Asked if the judicial reforms were also now back on the agenda, Netanyahu said: “Certainly. But we are trying to reach understandings (in the compromise talks). I hope we will succeed in that.” Netanyahu says the overhaul, which would limit some Supreme Court powers and give the coalition greater control over appointments to the bench, aims to redress decades of overreach by the judiciary and to balance out branches of government.
Critics see a threat to independence of the courts by the prime minister, who is on trial on graft charges he denies.
Western powers have voiced concern for Israel’s democratic health.
Centrist opposition leader Yair Lapid demanded that President Isaac Herzog, who has been mediating negotiations with the government, demand a clarification from Netanyahu.

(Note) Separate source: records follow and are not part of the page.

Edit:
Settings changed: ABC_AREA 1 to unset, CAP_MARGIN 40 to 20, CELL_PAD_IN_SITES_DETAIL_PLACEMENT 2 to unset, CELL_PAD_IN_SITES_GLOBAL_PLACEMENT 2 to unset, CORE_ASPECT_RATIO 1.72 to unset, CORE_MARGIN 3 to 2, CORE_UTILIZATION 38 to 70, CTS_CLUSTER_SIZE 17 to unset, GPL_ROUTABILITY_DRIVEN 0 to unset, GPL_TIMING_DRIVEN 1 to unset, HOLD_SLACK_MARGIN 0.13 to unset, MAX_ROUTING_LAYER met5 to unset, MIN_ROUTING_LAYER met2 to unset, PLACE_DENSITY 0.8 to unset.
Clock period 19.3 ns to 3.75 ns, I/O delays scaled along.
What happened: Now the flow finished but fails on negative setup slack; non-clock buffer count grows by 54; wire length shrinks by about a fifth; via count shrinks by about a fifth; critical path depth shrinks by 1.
## run 1
Design ftdi_bridge, start of the top module:
module ftdi_bridge
#(
     parameter MODE             = "SYNC"
    ,parameter CLK_DIV          = 2
    ,parameter GP_OUTPUTS       = 32
    ,parameter GP_INPUTS        = 32
    ,parameter GPIO_ADDRESS     = 32'hf0000000
    ,parameter GP_IN_EVENT_MASK = 0
    ,parameter AXI_ID           = 0
)
(
     input           clk_i
    ,input           rst_i
    ,input           ftdi_rxf_i
    ,input           ftdi_txe_i
    ,input  [  7:0]  ftdi_data_in_i
    ,input           mem_awready_i
    ,input           mem_wready_i
    ,input           mem_bvalid_i
    ,input  [  1:0]  mem_bresp_i
    ,input  [  3:0]  mem_bid_i
    ,input           mem_arready_i
    ,input           mem_rvalid_i
    ,input  [ 31:0]  mem_rdata_i
    ,input  [  1:0]  mem_rresp_i
    ,input  [  3:0]  mem_rid_i
    ,input           mem_rlast_i
    ,input  [ 31:0]  gp_inputs_i
    ,output          ftdi_siwua_o
    ,output          ftdi_wrn_o
    ,output          ftdi_rdn_o
    ,output          ftdi_oen_o
    ,output [  7:0]  ftdi_data_out_o
    ,output          mem_awvalid_o
    ,output [ 31:0]  mem_awaddr_o
    ,output [  3:0]  mem_awid_o
    ,output [  7:0]  mem_awlen_o
    ,output [  1:0]  mem_awburst_o
    ,output          mem_wvalid_o
    ,output [ 31:0]  mem_wdata_o
    ,output [  3:0]  mem_wstrb_o
    ,output          mem_wlast_o
    ,output          mem_bready_o
    ,output          mem_arvalid_o
    ,output [ 31:0]  mem_araddr_o
    ,output [  3:0]  mem_arid_o
    ,output [  7:0]  mem_arlen_o
    ,output [  1:0]  mem_arburst_o
    ,output          mem_rready_o
    ,output [ 31:0]  gp_outputs_o
);
clock: 4.28 ns
lec_check: 0
cap_margin: 20
cell_pad_in_sites_global_placement: 3
core_aspect_ratio: 0.5
core_margin: 2
core_utilization: 65
gpl_routability_driven: 1
max_routing_layer: met4
min_routing_layer: met1
place_density: 0.78
slew_margin: 0
run.sh (not shown) runs the stock make flow with config.mk's settings and CLKGATE_MAP_FILE=.
Run 1 terminated abnormally: global placement without I/O reported GPL-0301.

Herzog did not immediately comment. He has previously voiced cautious optimism about reaching a compromise.
Lapid’s coalition partner Benny Gantz said on Twitter that if the judicial overhaul is tabled, “we’ll shake up the country and stop it”.
The budget increases funding to seminaries serving ultra-Orthodox Jewish men, which economists warn means fewer will enter the broader workforce.
Hundreds of millions of shekels will go toward Jewish settlements in the occupied West Bank, which Palestinians want as the core of a future state. Critics said such spending comes at the expense of wider Israeli interests.
Lapid denounced the budget as “a breach of contract with Israel’s citizens, which all of us - and our children and children’s children - will yet pay for”.